An Evaluation of Pain and “Fitness” During Labor and Its Acceptability to Women
Article first published online: 26 MAY 2005
Volume 32, Issue 2, pages 122–128, June 2005
How to Cite
Gross, M. M., Hecker, H. and Keirse, M. J.N.C. (2005), An Evaluation of Pain and “Fitness” During Labor and Its Acceptability to Women. Birth, 32: 122–128. doi: 10.1111/j.0730-7659.2005.00355.x
- Issue published online: 26 MAY 2005
- Article first published online: 26 MAY 2005
Abstract: Background: Labor experiences involve many dimensions that change during labor but are rarely measured contemporaneously and longitudinally. We examined pain and “fitness” aspects of women's labor experience and assessed the acceptability to participants. Methods: Thirty nulliparas and 20 multiparas in term labor indicated pain and fitness every 45 minutes in contraction-free intervals on visual analog scales from 0 to 10. Fitness implied both physical and psychological strength.
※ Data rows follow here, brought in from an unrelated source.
==> src/rtl/proto245_pkg.sv <==
// Shared constants and state type for the FT245 register bridge.
// Latency: n/a (package only).
// Backpressure: n/a (package only).
package proto245_pkg;

  localparam logic [7:0] CMD_WR       = 8'h01;
  localparam logic [7:0] CMD_RD       = 8'h02;
  localparam int         STAT_ERR_BIT = 7;

  typedef enum logic [2:0] {
    ST_IDLE,
    ST_RX_ADDR,
    ST_RX_DATA,
    ST_BUS,
    ST_TX_RESP
  } regbridge_state_t;

  function automatic int max2(input int a, input int b);
    return (a > b) ? a : b;
  endfunction

endpackage

==> src/rtl/proto245_regbridge.sv <==
// Parses host frames from RXFIFO into one register access and returns a status/data frame to TXFIFO.
// Latency: request 1 cycle after last frame byte; first response byte 1 cycle after bus access ends.
// Backpressure: one RX read outstanding at most; TX bytes hold while txfifo_full, no RX fetch during BUS/TX_RESP.
module proto245_regbridge
  import proto245_pkg::*;
#(
  parameter int ADDR_BYTES    = 2,
  parameter int REG_BYTES     = 4,
  parameter int TIMEOUT_TICKS = 255
) (
  input  logic                    fifo_clk,
  input  logic                    fifo_rstn,
  output logic                    rxfifo_rd,
  input  logic [7:0]              rxfifo_data,
  input  logic                    rxfifo_valid,
  input  logic                    rxfifo_empty,
  output logic [7:0]              txfifo_data,
  output logic                    txfifo_wr,
  input  logic                    txfifo_full,
  output logic [8*ADDR_BYTES-1:0] reg_addr,
  output logic [8*REG_BYTES-1:0]  reg_wdata,
  output logic                    reg_wen,
  output logic                    reg_ren,
  input  logic [8*REG_BYTES-1:0]  reg_rdata,
  input  logic                    reg_ack,
  output logic                    busy,
  output logic [7:0]              err_cnt
);

  localparam int AW  = 8 * ADDR_BYTES;
  localparam int DW  = 8 * REG_BYTES;
  localparam int RW  = 8 * (REG_BYTES + 1);
  localparam int BCW = $clog2(max2(ADDR_BYTES, REG_BYTES) + 1);
  localparam int TCW = $clog2(TIMEOUT_TICKS + 1);
  localparam int TXW = $clog2(REG_BYTES + 2);

  regbridge_state_t r_state;
  logic             r_run;
  logic             r_rd_pending;
  logic             r_is_rd;
  logic [BCW-1:0]   r_byte_cnt;
  logic [TCW-1:0]   r_tmo_cnt;
  logic [AW-1:0]    r_addr;
  logic [DW-1:0]    r_wdata;
  logic             r_wen;
  logic             r_ren;
  logic [RW-1:0]    r_resp;
  logic [TXW-1:0]   r_tx_left;
  logic [7:0]       r_err_cnt;

  logic             w_need_byte;
  logic             w_byte_vld;
  logic             w_is_cmd;
  logic             w_timeout;
  logic             w_err_inc;
  logic [7:0]       w_status;

  // r_run keeps the read strobe quiet while reset is held and for one cycle after release
  assign w_need_byte = r_run && (r_state == ST_IDLE || r_state == ST_RX_ADDR || r_state == ST_RX_DATA);
  assign w_byte_vld  = rxfifo_valid && r_rd_pending;
  assign w_is_cmd    = (rxfifo_data == CMD_WR) || (rxfifo_data == CMD_RD);
  assign w_timeout   = (r_tmo_cnt == TCW'(TIMEOUT_TICKS)) && !reg_ack;
  assign w_err_inc   = (r_state == ST_IDLE && w_byte_vld && !w_is_cmd) || (r_state == ST_BUS && w_timeout);

  assign rxfifo_rd   = w_need_byte && !r_rd_pending && !rxfifo_empty;
  assign txfifo_wr   = (r_state == ST_TX_RESP) && !txfifo_full;
  assign txfifo_data = r_resp[RW-1 -: 8];
  assign reg_addr    = r_addr;
  assign reg_wdata   = r_wdata;
  assign reg_wen     = r_wen;
  assign reg_ren     = r_ren;
  assign busy        = (r_state != ST_IDLE);
  assign err_cnt     = r_err_cnt;

  // Status byte echoes the opcode; the error bit is set when the access ended without an ack
  always_comb begin
    w_status               = r_is_rd ? CMD_RD : CMD_WR;
    w_status[STAT_ERR_BIT] = !reg_ack;
  end

  // Single outstanding RX read: set on the strobe, cleared when its data returns
  always_ff @(posedge fifo_clk or negedge fifo_rstn) begin
    if (!fifo_rstn) begin
      r_rd_pending <= 1'b0;
    end else if (rxfifo_rd) begin
      r_rd_pending <= 1'b1;
    end else if (rxfifo_valid) begin
      r_rd_pending <= 1'b0;
    end
  end

  // Frame parser, bus access, response emitter and saturating error counter
  always_ff @(posedge fifo_clk or negedge fifo_rstn) begin
    if (!fifo_rstn) begin
      r_state    <= ST_IDLE;
      r_run      <= 1'b0;
      r_is_rd    <= 1'b0;
      r_byte_cnt <= '0;
      r_tmo_cnt  <= '0;
      r_addr     <= '0;
      r_wdata    <= '0;
      r_wen      <= 1'b0;
      r_ren      <= 1'b0;
      r_resp     <= '0;
      r_tx_left  <= '0;
      r_err_cnt  <= '0;
    end else begin
      r_run <= 1'b1;
      case (r_state)
        ST_IDLE: begin
          if (w_byte_vld && w_is_cmd) begin
            r_is_rd    <= (rxfifo_data == CMD_RD);
            r_byte_cnt <= '0;
            r_state    <= ST_RX_ADDR;
          end
        end
        ST_RX_ADDR: begin
          if (w_byte_vld) begin
            r_addr <= (r_addr << 8) | AW'(rxfifo_data);
            if (r_byte_cnt == BCW'(ADDR_BYTES - 1)) begin
              r_byte_cnt <= '0;
              if (r_is_rd) begin
                r_ren     <= 1'b1;
                r_tmo_cnt <= '0;
                r_state   <= ST_BUS;
              end else begin
                r_state <= ST_RX_DATA;
              end
            end else begin
              r_byte_cnt <= r_byte_cnt + 1'b1;
            end
          end
        end
        ST_RX_DATA: begin
          if (w_byte_vld) begin
            r_wdata <= (r_wdata << 8) | DW'(rxfifo_data);
            if (r_byte_cnt == BCW'(REG_BYTES - 1)) begin
              r_byte_cnt <= '0;
              r_wen      <= 1'b1;
              r_tmo_cnt  <= '0;
              r_state    <= ST_BUS;
            end else begin
              r_byte_cnt <= r_byte_cnt + 1'b1;
            end
          end
        end
        ST_BUS: begin
          // an ack on the final wait cycle still wins over the timeout
          if (reg_ack || w_timeout) begin
            r_wen     <= 1'b0;
            r_ren     <= 1'b0;
            r_resp    <= {w_status, (reg_ack ? reg_rdata : {DW{1'b1}})};
            r_tx_left <= r_is_rd ? TXW'(REG_BYTES + 1) : TXW'(1);
            r_state   <= ST_TX_RESP;
          end else begin
            r_tmo_cnt <= r_tmo_cnt + 1'b1;
          end
        end
        ST_TX_RESP: begin
          if (!txfifo_full) begin
            r_resp    <= r_resp << 8;
            r_tx_left <= r_tx_left - 1'b1;
            if (r_tx_left == TXW'(1)) begin
              r_state <= ST_IDLE;
            end
          end
        end
        default: r_state <= ST_IDLE;
      endcase
      if (w_err_inc && r_err_cnt != 8'hFF) begin
        r_err_cnt <= r_err_cnt + 1'b1;
      end
    end
  end

endmodule
==> config.mk <==
export PLATFORM = sky130hd
export DESIGN_NAME = proto245_regbridge
export DESIGN_NICKNAME = d
export VERILOG_FILES = /design/src/rtl/proto245_pkg.sv /design/src/rtl/proto245_regbridge.sv
export SDC_FILE = /design/constraint.sdc
export NUM_CORES = 1
export LEC_CHECK = 0
export ABC_AREA = 1
export CAP_MARGIN = 5
export CORE_ASPECT_RATIO = 2
export CORE_UTILIZATION = 25
export CTS_CLUSTER_DIAMETER = 100
export DETAILED_ROUTE_END_ITERATION = 12
export PLACE_DENSITY_LB_ADDON = 0.05
export SKIP_CTS_REPAIR_TIMING = 1
export SLEW_MARGIN = 20
export SYNTH_ARGS = -nofsm -noshare
export SYNTH_HDL_FRONTEND = slang
export SYNTH_SLANG_ARGS = --single-unit
==> constraint.sdc <==
create_clock -name fifo_clk -period 2.1 [get_ports fifo_clk]
set_input_delay 0.42 -clock fifo_clk [delete_from_list [all_inputs] [get_ports fifo_clk]]
set_output_delay 0.42 -clock fifo_clk [all_outputs]
set_load 0.1 [all_outputs]
==> flow_summary.yaml <==
detailed_routing:
  drtIter0Drc: 172
  via_per_inst: 4.38
  drtAntennaViolNets: 0
  drt_pass1_iterations: 5
  wire_per_inst_um: 15.5
  wl_um: 15400
  vias: 4360
  drc: 0
setup_path:
  cp_data_arrival_time_ns: 1.59
  required_ns: 1.68
  cp-start-kind: "flop"
  end_kind: "output port"
  path_class: "flop to output port"
  cp_max_fo: 7
floorplan:
  rows: 74
  coreArea_sq_mm: 0.0206
  die_area_sq_mm: 0.0217
  die_y_um: 207
  initial_core_util_pct: 25.6
  ios: 115
  die_w_um: 105
global_routing:
  grt_pass1_vias: 4563
  grt_usage_pct: 14.8
  grt_overflow: 0
  antenna_found_initial: 0
  grt_max_degree: 119
  grt_pass1_wl_um: 24700
timing:
  finClkSkew_ns: 0.00727
  tightest_slew_ns: 0.700
  slew_headroom_pct: 53.4
  finalHoldViolations: 0
  setup_violations: 0
  clock.fmax_mhz: 497
  finalCritPeriodShare_pct: 95.9
  setup_tns_ns: 0
  layout_min_cycle_time_ns: 2.01
  drv_slew: 0
  rsz0062_at_grt: "false"
yosys:
  yosysWarningCount: 0
  synthesis.area_sq_mm: 0.00527
  synthFlopType: "dfrtp_1"
  synthesis.nets: 650
  avgSynthCellArea_sq_um: 8.83
  synth_edf_count: 0
  synthArstFlopShare_pct: 100
  synthCells: 596
  synth_seq_cells: 118
  ys_types: 31
  yosysSeqAreaShare_pct: 56.1
cells_and_area:
  syn_to_final_growth_pct: 37.8
  drive_gt1_share_pct: 21.0
  layout.nets: 774
  fillers: 2167
  n_antenna_cell: 0
cts:
  cts_tree: "done"
  clockBufferDepth: 2
  clk_pin_slew_ns: 0.05
  cts-root-buf: "clkbuf_16"
  worstSkewPairLatency_ns: 0.41
  clock-sinks: 118
  cts-htree-levels: 4
  cts_made_buffers: 17
placement:
  port_buffers: 114
  gp_congestion: 0.772
  hpwl_um: 11000
status:
  status: "completed"
run:
  maxCapViolCount: 0
worst_hold_path:
  hp-class: "primary input to async pin"
power_and_ir_drop:
  p_total_mw: 12.8
  p_per_area_mw_per_mm2: 1770
  vdd_ir_drop_max_v: 0.000825
  leakagePower_nw: 3.62
kinds of logic after synthesis:
logic type,count (synthesis),synth area share (%)
other cells,1,0.0712
simple gates,271,21.1
compound gates,110,11.5
xor+xnor,9,1.50
fa+ha+maj,8,1.90
mux,8,1.71
flops,118,56.1
buf+inv,71,6.13
critical path: stages (launching register included):
cell,delay [ns]
dfrtp_2,0.46
inv_2,0.10
nor2_4,0.04
nand2_2,0.10
nand2_2,0.10
o21ai_2,0.15
inv_2,0.06
buf_12,0.16
power breakdown:
part	leakage [nW]	internal [mW]	switching, mW
sequential	1.53	3.09	0.616
combinational	1.81	1.58	4.67
clock	0.282	1.87	1.01
final timing paths:
check | depth (start not counted) | start | end | slack, ns
worst max-delay path | 7 | r_state[0] | rxfifo_rd | 0.09
worst min-delay path | 2 | fifo_rstn | r_resp[37] | 0.09
worst max register to register | 8 | r_tmo_cnt[0] | r_resp[34] | 0.27
worst min register to register | 2 | reg_wdata[26] | reg_wdata[26] | 0.48
max in group asynchronous | 2 | fifo_rstn | reg_wdata[18] | 1.46
min in group fifo_clk | 2 | reg_wdata[26] | reg_wdata[26] | 0.48
flip-flops by register name, indices dropped and copies added, names as in the netlist, 3 cells and up:
signal      flops
err_cnt         8
r_byte_cnt      3
r_resp         40
r_state         3
r_tmo_cnt       8
r_tx_left       3
reg_addr       16
reg_wdata      32
cells in the final DEF (no fill, tap or decap), drive strengths merged, types with 2 or more instances in the layout:
cell / n
buf: 91
clkinvlp: 2
clkbuf: 20
xor2: 3
or2: 2
a22o: 5
clkdlybuf4s50: 44
bufinv: 3
nand3b: 5
clkinv: 5
ha: 8
nor3: 3
inv: 40
xnor2: 6
o22ai: 25
nand2: 206
a21oi: 5
mux2: 8
o21ai: 73
dfrtp: 118
nand4: 5
nor2: 28
nand3: 21
per-stage QoR:
stage / setup slack (ns) / hold slack [ns] / cells / utilization [%] / instance area (sq um)
after global placement: -0.00861 / 0.464 / 965 / 32.3 / 6630
after CTS: -0.216 / 0.132 / 994 / 35.1 / 7210
after global routing: 0.00137 / 0.157 / 996 / 35.3 / 7250
final: 0.0863 / 0.0865 / 996 / 35.3 / 7250
after detailed placement: -0.0354 / 0.473 / 965 / 32.3 / 6630
after floorplan: 0.0260 / 0.124 / 596 / - / 5270
cell usage after synthesis, types with 9 or more instances:
master,count,area [sq um]
o21ai_1,38,190
buf_4,12,90.1
nor2_1,26,97.6
nand3_1,20,100
clkbuf_1,9,33.8
inv_1,38,143
nand2_1,203,762
buf_2,9,45.0
dfrtp_1,118,2950
o21ai_0,35,175
o22ai_1,25,156
cell type report:
| cell class | count | area, sq um | share of cell area [%] |
|---|---|---|---|
| Inverter | 41 | 158 | 2.17 |
| Clock inverter | 9 | 130 | 1.79 |
| Multi-Input combinational cell | 407 | 2020 | 27.8 |
| Clock buffer | 20 | 447 | 6.16 |
| Timing Repair Buffer | 135 | 1210 | 16.7 |
| Tap cell | 266 | 333 | 4.59 |
| Sequential cell | 118 | 2960 | 40.8 |
routing by layer:
layer	up-vias	global-route usage [%]	share of wire [%]
li1	2188	-	-
met1	2062	15.5	38
met4	0	6.17	1.7
met3	19	3.52	3.9
met5	-	0	0
met2	91	27.8	56
Power figures use the tool's default switching activity.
Data were analyzed cross-sectionally and longitudinally, with adjustment for analgesia and time dependency. Women received feedback and evaluated their participation on the first day postpartum. Results: Measurements of pain and fitness ranged from 2 to 22 per woman (mean ± SD: 7.4 ± 4.4). Pain scores showed various patterns, mostly increasing from 1.4 (± 1.9) at the first to 6.6 (± 3.8) at the last measurement in nulliparas and from 1.3 (± 2.1) to 6.2 (± 4.0) in multiparas. One half of the women declined steadily in fitness throughout labor, occasionally after a slight increase early on. Multiparas entered labor more fit (5.9 ± 3.0) than nulliparas (3.9 ± 2.7), but showed a sharper decline so that the difference leveled out just before birth. Although fitness at any one time did not reflect pain levels, fitness and pain were inversely related, especially in nulliparas (p = 0.003). Analgesia affected pain scores but affected fitness only a little. Women's responses were mainly positive, especially in appreciating the feedback. Nevertheless, 32 percent of women skipped one or more measurements, often toward the end or when too close to a contraction. Conclusions: Pain and “fitness” are two distinctly different dimensions of labor experience. Repeated longitudinal measurements of elements of well-being are clearly feasible and acceptable to laboring women. They may be useful to assess how labor events and interventions affect women's well-being.